His mother, while an accomplished delegator of farm duties, did most of the bee work herself with some help from daughter Laura. At honey extracting time, daughter Lois was called to collaborate. That bee threesome could complete the job in about a week.
Mama’s bee yard was just a few rods east of the farmhouse. With that many busy buzzing bee bodies flying so near the house, someone was always being stung. “Mama paid no attention to bee stings.” It hurt Sumner, but he got to where he did not swell too badly. His father, however, was especially prone to swelling and never went near the bees. “But if there was one bee with a mad on, Dad was the one who got stung, and how he did swell!” A sting in the eyebrow caused the worst swelling, but especially painful was being stung behind the earlobe.
He understood how worker bees earned their name.” From maturity ’til death, they work during every minute of every good day. Most of them die afield, as their wings, worn, torn, can no longer carry them.” A few flowers pollinated plus a teaspoon of honey were the meager results of a full life.
During the summers of the first couple of decades of the 1900s, Reverend McKinney came from Caledonia to Hokah every other Sunday afternoon to conduct church services. As a boy, Sumner deemed “unthinkable” to be “dragged off to church on a summer afternoon when there was a ballgame in Carrigan’s pasture.”
After dinner on one of those weather-perfect Sunday afternoons, he was outside on a swing, hoping to be overlooked at church time. However, after his mother yelled out for him to come in and get ready for church, he was walking toward the house when he stepped on a bee. It was a direct hit between two toes, which quickly swelled “to the size of potatoes.” He hopped on one foot into the house and presented his predicament to his mother, “I can’t get a shoe on that foot.”
When she considered he might have intentionally stepped on that bee, he replied, “No, never thought of it.”
“You can’t go barefooted to church, so you stay home today.” When he asked if he could go to the ball game, she said they did not have time to take him there.
“I could walk.”
“Crippled like you are? All right, all right, we’re late now!”

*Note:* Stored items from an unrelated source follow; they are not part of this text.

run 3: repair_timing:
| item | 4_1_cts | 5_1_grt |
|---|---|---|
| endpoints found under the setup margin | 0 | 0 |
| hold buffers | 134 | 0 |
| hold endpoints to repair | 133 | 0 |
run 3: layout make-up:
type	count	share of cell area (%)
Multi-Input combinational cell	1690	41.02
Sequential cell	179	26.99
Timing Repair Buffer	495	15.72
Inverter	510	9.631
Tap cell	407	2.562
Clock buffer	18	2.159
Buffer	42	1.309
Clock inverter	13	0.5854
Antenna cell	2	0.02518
File: src/hw/rtl/phsp_pkg.sv
// phsp_pkg: types, codes and constants for the protobuf header session parser
// no dependencies; imported by every module of the parser
`default_nettype none

package phsp_pkg;

    // parser phase; the one unused 3-bit code is treated as stopped
    typedef enum logic [2:0] {
        PH_TAG   = 3'd0,
        PH_FIX64 = 3'd1,
        PH_SESS  = 3'd2,
        PH_SKIPV = 3'd3,
        PH_LEN   = 3'd4,
        PH_SKIPN = 3'd5,
        PH_STOP  = 3'd6
    } t_phase;

    typedef enum logic [1:0] {
        END_BOUNDARY  = 2'd0,
        END_CUT       = 2'd1,
        END_MALFORMED = 2'd2
    } t_end_status;

    // wire types
    localparam logic [2:0] WT_VARINT = 3'd0;
    localparam logic [2:0] WT_FIX64  = 3'd1;
    localparam logic [2:0] WT_LEN    = 3'd2;
    localparam logic [2:0] WT_FIX32  = 3'd5;

    // field numbers, compared over the whole shifted tag
    localparam int unsigned FIELD_NUM_W   = 61;
    localparam logic [FIELD_NUM_W-1:0] FIELD_ACCOUNT = 61'd1;
    localparam logic [FIELD_NUM_W-1:0] FIELD_SESSION = 61'd2;

    localparam logic [3:0] VARINT_MAX_BYTES = 4'd10;
    localparam logic [6:0] VARINT_DIGIT_W   = 7'd7;
    localparam logic [3:0] FIX64_LAST_BYTE  = 4'd7;
    localparam logic [63:0] SKIP_FIX64_BYTES = 64'd8;
    localparam logic [63:0] SKIP_FIX32_BYTES = 64'd4;

    typedef struct packed {
        logic [7:0] header_byte;
        logic       is_last;
    } t_in_item;

    typedef struct packed {
        logic [63:0] account_id;
        logic [31:0] session_id;
        t_end_status end_status;
    } t_result;

endpackage

`default_nettype wire

File: src/hw/rtl/phsp_if.sv
// phsp_in_if / phsp_out_if: valid/ready channels for header bytes and results
// no dependencies; used by the parser top level and its stage modules
`default_nettype none

interface phsp_in_if;
    logic       valid;
    logic       ready;
    logic [7:0] header_byte;
    logic       is_last;

    modport source (output valid, output header_byte, output is_last, input ready);
    modport sink   (input valid, input header_byte, input is_last, output ready);
endinterface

He claimed to be a lifelong birdwatcher, mentioning wild birds not the barnyard fowl. While still farming as a senior citizen, he discovered about five killdeer nests each spring. It was often difficult to keep from destroying one, since they nested on the ground and the color of their eggs perfectly blended with the surroundings.
Unusually early in the spring of 1986, he and his tractor were surprised by a “pugnacious” killdeer hen near the cattle feed lot. He stopped immediately and carefully taking one step at a time, he found her nest and four eggs. While backing the tractor away from the nest, the airborne killdeer rooster screamed threats from above.
Weeks later, he was plowing nearby and was again confronted by a hen killdeer. Again, he was able to find a nest with the usual four eggs and once more the object of overhead intimidation from a rooster. He was sure he had disturbed the same parental pair with their second nest just across the fence from where they had raised their first brood. He had never seen other killdeer “so brave or foolhardy” to so vehemently engage something as large as a tractor.
In between those two aggressive encounters, a pair of killdeer parents and three or four chicks appeared in the steer feed lot. The fully-feathered but half-grown chicks could not fly but could run. Maybe, he surmised, that being near such large powerful animals gives tiny young birds a feeling of security. A few days later, there were only flying killdeer on site. One day later, the steers were alone again.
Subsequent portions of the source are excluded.